You can always simulate the stack in data, which allows you to
always be tail recursive ... but data grows. However, if you
restrict what's allowed, you can write functions that can't be
done with tail recursion. Example: Write a function
(pal? L) that determines whether a list L is a
palindrome, with the restriction that you can't create new lists
(no new nodes!) and you can't do arithmetic (e.g. no counters).
[
Note: workarounds like simulating lists with lambda's
aren't allowed either!]
The rationale is that we don't want you using more than a constant
amount of memory, without regard to how long the list is.
Arithmetic is disallowed because integers actually grow - at least
in principle. If your counter was guaranteed to never exceed some
small threshold (say 256), it would be allowable. Here's a solution:
HIDDEN TO CHALLENGE YOU TO COME UP WITH YOUR OWN SOLUTION
> (pal? '(2 3 2))
#t
> (pal? '(3 9 0 0 9 3))
#t
> (pal? '(3 9 0 1 9 3))
#f
No such solution can be tail-recursive. It cannot be tail
recursive and stay within the rules, because deciding palindromes
is a problem we know to be impossible with a fixed finite amount
of memory. So if you don't get extra memory from the call stack,
it would have to come from somewhere else ... and the rules
prohibit other sources.
List internals and why garbage collection can be tricky
We talked about the internals of list representation in scheme
- what "cons" does, for example. This immediately led to
discussions of garbage collection and how in Scheme,
everything's a pointer.
In a nutshell, consider the following:
(define L1 '(1 2 3))
(define L2 (cons 'a L1))
(define L3 (append '(8 9) L2))
The second line creates a new list
(a 1 2 3) and
gives it the name
L2. It hasn't modified
L1 in any way, so it's not like pushing a new
element on top of the stack which, of course, modifies the stack.

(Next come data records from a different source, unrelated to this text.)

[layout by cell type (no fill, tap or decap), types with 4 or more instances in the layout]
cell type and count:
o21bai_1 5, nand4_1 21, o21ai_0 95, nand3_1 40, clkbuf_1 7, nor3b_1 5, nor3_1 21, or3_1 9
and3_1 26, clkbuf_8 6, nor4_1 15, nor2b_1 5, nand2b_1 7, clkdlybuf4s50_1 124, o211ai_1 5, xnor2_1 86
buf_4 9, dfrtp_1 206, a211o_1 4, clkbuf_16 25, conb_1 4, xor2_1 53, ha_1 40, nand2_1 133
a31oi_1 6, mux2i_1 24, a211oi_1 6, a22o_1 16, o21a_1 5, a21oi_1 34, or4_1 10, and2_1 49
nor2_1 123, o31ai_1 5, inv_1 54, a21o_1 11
===== flow/constraint.sdc =====
current_design gg_byte_align

set clk_period 8.0
set clk_io_pct 0.2

create_clock -name clk0 -period $clk_period [get_ports {clk}]

set non_clock_inputs [all_inputs -no_clocks]
set_input_delay [expr $clk_period * $clk_io_pct] -clock clk0 $non_clock_inputs
set_output_delay [expr $clk_period * $clk_io_pct] -clock clk0 [all_outputs]
==> ./design.v <==
`timescale 1ns / 1ps
module gg_parse_nal_lattice
   #(
     parameter int WIDTH             = 32,
     parameter int BYTE_WIDTH        = WIDTH / 8
    )
    (
    input  logic clk,
    input  logic reset,
    input  logic [WIDTH-1:0] in_bits,  
    input  logic [31:0]      in_pad,  
    input  logic [BYTE_WIDTH-1:0] nal_start,
    output logic [BYTE_WIDTH-1:0] nal_end,
    output logic [BYTE_WIDTH-1:0] slice_start,  
    input  logic [BYTE_WIDTH-1:0] slice_end  
    );
    logic [BYTE_WIDTH+3:4]                      s_nal_type;
    logic [BYTE_WIDTH+3:0]                    arc_nal_type;
    logic            [3:0]                      s_nal_type_reg;
    logic [BYTE_WIDTH+3:4]                      s_search_start;
    logic [BYTE_WIDTH+3:4]                      s_search_run;
    logic                                       s_search_run_reg;
    logic [BYTE_WIDTH+3:4]              start_code;
    logic [BYTE_WIDTH+3:4]              p_slice;
    logic [WIDTH+31:0] bits;
    logic [BYTE_WIDTH+3:0] nal_end_flag;
    logic [BYTE_WIDTH+3:0] nal_start_flag;
    logic [BYTE_WIDTH+3:0] slice_end_flag;
    logic [BYTE_WIDTH+3:0] slice_start_flag;
    logic                  slice_start_flag_reg;
    assign bits = { in_bits, in_pad };
    assign nal_start_flag[BYTE_WIDTH+3:0] = { nal_start, 4'b0000 };
    assign slice_end_flag[BYTE_WIDTH+3:0] = { slice_end, 4'b0000 };
    always_comb begin : _lattice_nal_parse
        arc_nal_type     = 0;
        s_nal_type       = 0;
        s_search_start   = 0;
        s_search_run     = 0;
        start_code       = 0;
        p_slice          = 0;
        slice_start_flag = 0;
        s_search_run[BYTE_WIDTH-1+4] = s_search_run_reg;
        slice_start_flag[BYTE_WIDTH-1+4] = slice_start_flag_reg;
        for( int bp = BYTE_WIDTH-1+4; bp >= 4; bp-- ) begin : _slice_lattice_col
            start_code[bp] = ( bits[bp*8+7-:24] == 24'h00_00_01 ) ? 1'b1 : 1'b0;
            p_slice[bp] = ( bits[bp*8+4-:5] == 5'b00001 && bits[bp*8-1-: 1] ==  1'b1                && bits[bp*8- 2] == 1'b1 ||
                            bits[bp*8+4-:5] == 5'b00001 && bits[bp*8-1-: 2] ==  2'b01               && bits[bp*8- 4] == 1'b1 ||
                            bits[bp*8+4-:5] == 5'b00001 && bits[bp*8-1-: 3] ==  3'b001              && bits[bp*8- 6] == 1'b1 ||
                            bits[bp*8+4-:5] == 5'b00001 && bits[bp*8-1-: 4] ==  4'b0001             && bits[bp*8- 8] == 1'b1 ||
                            bits[bp*8+4-:5] == 5'b00001 && bits[bp*8-1-: 5] ==  5'b00001            && bits[bp*8-10] == 1'b1 ||
                            bits[bp*8+4-:5] == 5'b00001 && bits[bp*8-1-: 6] ==  6'b000001           && bits[bp*8-12] == 1'b1 ||
                            bits[bp*8+4-:5] == 5'b00001 && bits[bp*8-1-: 7] ==  7'b0000001          && bits[bp*8-14] == 1'b1 ||
                            bits[bp*8+4-:5] == 5'b00001 && bits[bp*8-1-: 8] ==  8'b00000001         && bits[bp*8-16] == 1'b1 ||
                            bits[bp*8+4-:5] == 5'b00001 && bits[bp*8-1-: 9] ==  9'b000000001        && bits[bp*8-18] == 1'b1 ||
                            bits[bp*8+4-:5] == 5'b00001 && bits[bp*8-1-:10] == 10'b0000000001       && bits[bp*8-20] == 1'b1 ||
                            bits[bp*8+4-:5] == 5'b00001 && bits[bp*8-1-:11] == 11'b00000000001      && bits[bp*8-22] == 1'b1 ||
                            bits[bp*8+4-:5] == 5'b00001 && bits[bp*8-1-:12] == 12'b000000000001     && bits[bp*8-24] == 1'b1 ||
                            bits[bp*8+4-:5] == 5'b00001 && bits[bp*8-1-:13] == 13'b0000000000001    && bits[bp*8-26] == 1'b1 ||
                            bits[bp*8+4-:5] == 5'b00001 && bits[bp*8-1-:14] == 14'b00000000000001   && bits[bp*8-28] == 1'b1 ||
                            bits[bp*8+4-:5] == 5'b00001 && bits[bp*8-1-:15] == 15'b000000000000001  && bits[bp*8-30] == 1'b1 ||
                            bits[bp*8+4-:5] == 5'b00001 && bits[bp*8-1-:16] == 16'b0000000000000001 && bits[bp*8-32] == 1'b1 ) ? 1'b1 : 1'b0;
            s_nal_type[bp] = arc_nal_type[bp] | ((bp >= BYTE_WIDTH) ? s_nal_type_reg[bp-BYTE_WIDTH] : 1'b0 );           
            s_search_start[bp] = slice_end_flag[bp] | nal_start_flag[bp] | (s_nal_type[bp] & !p_slice[bp]);
            s_search_run[bp-1] = ( s_search_start[bp]  | s_search_run[bp] ) & !start_code[bp];
            arc_nal_type[bp-3] = ( ( s_search_start[bp] | s_search_run[bp] ) & start_code[bp] );
            slice_start_flag[bp-1] = s_nal_type[bp] & p_slice[bp];
        end  
    end  
    assign nal_end_flag = slice_end_flag;  
    assign nal_end = nal_end_flag[BYTE_WIDTH+3:4];
    assign slice_start = slice_start_flag[BYTE_WIDTH+3:4];
    always_ff @(posedge clk) begin  
        if( reset ) begin
            s_nal_type_reg <= 0;
            s_search_run_reg <= 0;
            slice_start_flag_reg <= 0;
        end else begin
            s_search_run_reg     <= ( s_search_start[4]  | s_search_run[4] ) & !start_code[4];
            slice_start_flag_reg <= slice_start_flag[3];
            for( int bp = 3; bp > 0; bp-- ) begin
                s_nal_type_reg[bp] <= arc_nal_type[bp];
            end  
        end  
    end  
endmodule
==> ./run.sh <==
#!/bin/bash
# OpenROAD 26Q1-2900-gdf79404cd8, Yosys 0.63+post, stock flow scripts
make -C /OpenROAD-flow-scripts/flow DESIGN_CONFIG=/design/flow/config.mk WORK_HOME=/design/flow/orfs finish
==> ./config.mk <==
export PLATFORM = sky130hd
export DESIGN_NAME = gg_parse_nal_lattice
export DESIGN_NICKNAME = gg_parse_nal_lattice
export VERILOG_FILES = /design/flow/design.v
export SDC_FILE = /design/flow/constraint.sdc
export NUM_CORES = 4
export LEC_CHECK = 1
export CORE_AREA = 10 10 89 89
export DIE_AREA = 0 0 99 99
==> ./constraint.sdc <==
current_design gg_parse_nal_lattice

set clk_period 6.3
set clk_io_pct 0.2

create_clock -name clk0 -period $clk_period [get_ports {clk}]

set non_clock_inputs [all_inputs -no_clocks]
set_input_delay [expr $clk_period * $clk_io_pct] -clock clk0 $non_clock_inputs
set_output_delay [expr $clk_period * $clk_io_pct] -clock clk0 [all_outputs]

Since we have two distinct lists
(1 2 3) and
(a 1 2 3), it would seem that the interpreter
would've created 7 list nodes. However, recall that we have
referential transparency, i.e. nothing is ever modified.
Therefore, there's no harm done if the linked lists that
store L2 and L1 share nodes. Same goes for
L3.
In fact, internally, these three lists with a total of 13 data
values are represented internally by 6 nodes:
This means that (cdr L) and (cons x L) are
constant time operations (make sure you see why), i.e. they
take the same amount of time regardless of the size of
L. How about (append L1 L2)?
How does its running time depend on the length of
L1 and the length of L2? Think
carefully about this and make sure you know the answer!

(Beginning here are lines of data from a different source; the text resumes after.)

--- /design/flow/design.v ---
`timescale 1ns / 1ps
module gg_pcm_buf
   #(
     parameter int BIT_LEN               = 17,
     parameter int WORD_LEN              = 16
    )
    (
    input  logic clk,
	input  logic [127:0] s_data,
	input  logic         s_last,
	input  logic         s_valid,
	output logic         s_ready,
	output logic [127:0] m_data,
	output logic         m_last,
	output logic         m_valid,
	input  logic         m_ready
    );
	localparam int S_IDLE           = 0,
                   S_WAIT           = 1,
                   S_RUN            = 2;
	logic [1:0] ishift;
	logic [2:0] oshift;
    logic bank;
	logic [0:3][4:0] raddr;
	logic [4:0] waddr;
	logic [0:3][31:0] wdata, rdata;
	logic [1:0] wstate;
	logic [1:0] rstate;
	logic [4:0] wcnt, rcnt;
    always_ff @(posedge clk) begin
		case(wstate)
			S_IDLE : begin if( s_valid ) wstate <= S_RUN ; end
			S_RUN: begin if( s_ready && s_valid && s_last ) wstate <= S_WAIT; end
			S_WAIT: begin if( rstate == S_WAIT ) wstate <= S_RUN; end
		endcase
		case(rstate)
			S_IDLE: begin if( wstate != S_IDLE ) rstate <= S_WAIT; end
			S_WAIT: begin if( wstate == S_WAIT ) rstate <= S_RUN; end
			S_RUN: begin if( m_ready && m_valid && m_last ) rstate <= S_WAIT; end
		endcase
		wcnt <= ( wstate == S_IDLE || (s_ready && s_valid && s_last)) ? 0 : (s_ready && s_valid) ? (wcnt + 1) : wcnt; 
		rcnt <= ( rstate == S_IDLE || (m_ready && m_valid && m_last)) ? 0 : (m_ready && m_valid) ? (rcnt + 1) : rcnt;
		bank <= ( rstate == S_WAIT && wstate == S_WAIT ) ? ~bank : bank;  
	end
	assign s_ready = ( wstate == S_WAIT || wstate == S_IDLE ) ? 1'b0 : 1'b1;
	assign m_valid = ( rstate == S_RUN ) ? 1'b1 : 1'b0;
	assign m_last  = ( rstate == S_RUN && rcnt == 'd24 ) ? 1'b1 : 1'b0;
	assign raddr[0] = ( rcnt[4] ) ? { rcnt[4:1],  rcnt[0] } : { rcnt[4:2], 2'b00 };
	assign raddr[1] = ( rcnt[4] ) ? { rcnt[4:1],  rcnt[0] } : { rcnt[4:2], 2'b01 };
	assign raddr[2] = ( rcnt[4] ) ? { rcnt[4:1], ~rcnt[0] } : { rcnt[4:2], 2'b10 };
	assign raddr[3] = ( rcnt[4] ) ? { rcnt[4:1], ~rcnt[0] } : { rcnt[4:2], 2'b11 };
	assign waddr = ( wcnt[4] ) ? { wcnt[4:0] } : { wcnt[4:3], wcnt[1], wcnt[2], wcnt[0] };
	assign ishift = { wcnt[2], wcnt[0] };
	assign oshift = { rcnt[4] } ? { 2'b10, rcnt[0] } : { 1'b0, rcnt[1:0] };
	assign wdata = (ishift == 0) ? { s_data[ 31: 0], s_data[ 63:32], s_data[ 95:64], s_data[127:96] } :
	               (ishift == 1) ? { s_data[127:96], s_data[ 31: 0], s_data[ 63:32], s_data[ 95:64] } :
	               (ishift == 2) ? { s_data[ 95:64], s_data[127:96], s_data[ 31: 0], s_data[ 63:32] } :
	               { s_data[ 63:32], s_data[ 95:64], s_data[127:96], s_data[ 31: 0] } ;
	assign m_data = (oshift == 0) ? { rdata[0], rdata[1], rdata[2], rdata[3] } :  
	                (oshift == 1) ? { rdata[1], rdata[2], rdata[3], rdata[0] } :
	                (oshift == 2) ? { rdata[2], rdata[3], rdata[0], rdata[1] } :
	                (oshift == 3) ? { rdata[3], rdata[0], rdata[1], rdata[2] } :
	                (oshift == 4) ? { rdata[0], rdata[2], rdata[1], rdata[3] } :  
	                { rdata[2], rdata[0], rdata[3], rdata[1] } ;
	gg_sram_1r1w #( 32, 64, 6 ) sram_0 
		(
			.clk	( clk ),
			.raddr	( {  bank, raddr[0][4:0] } ),
			.waddr	( { ~bank, waddr[0][4:0] } ),
			.we		( s_valid & s_ready ),
			.din	( wdata[0][31:0] ),
			.qout	( rdata[0][31:0] )
		);
	gg_sram_1r1w #( 32, 64, 6 ) sram_1 
		(
			.clk	( clk ),
			.raddr	( {  bank, raddr[1][4:0] } ),
			.waddr	( { ~bank, waddr[1][4:0] } ),
			.we		( s_valid & s_ready ), 
			.din	( wdata[1][31:0] ),
			.qout	( rdata[1][31:0] )
		);
	gg_sram_1r1w #( 32, 64, 6 ) sram_2 
		(
			.clk	( clk ),
			.raddr	( {  bank, raddr[2][4:0] } ),
			.waddr	( { ~bank, waddr[2][4:0] } ),
			.we		( s_valid & s_ready ), 
			.din	( wdata[2][31:0] ),
			.qout	( rdata[2][31:0] )
		);
	gg_sram_1r1w #( 32, 64, 6 ) sram_3 
		(
			.clk	( clk ),
			.raddr	( {  bank, raddr[3][4:0] } ),
			.waddr	( { ~bank, waddr[3][4:0] } ),
			.we		( s_valid & s_ready ), 
			.din	( wdata[3][31:0] ),
			.qout	( rdata[3][31:0] )
		);
endmodule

This sharing of nodes has an important consequence: When
the name L1 goes out of scope, the interpreter
can't necessarily reclaim its nodes. Indeed, in this
example, if L2 or L3 are still in
scope, none of L1's nodes can be reclaimed.
What if L3 goes out of scope? Then the first
two nodes can be reclaimed, but not the rest. In general,
when this sharing of nodes occurs it becomes very difficult
to determine which nodes can be reclaimed. It's completely
impractical to expect the programmer to do it, and really
undesireable too, since Scheme programmers are supposed to
think of lists abstractly, and not bother with the details
of how the interpreter implements them. Thus, Scheme really
requires automatic garbage collection, meaning that the
interpreter has to figure out which nodes can be reclaimed.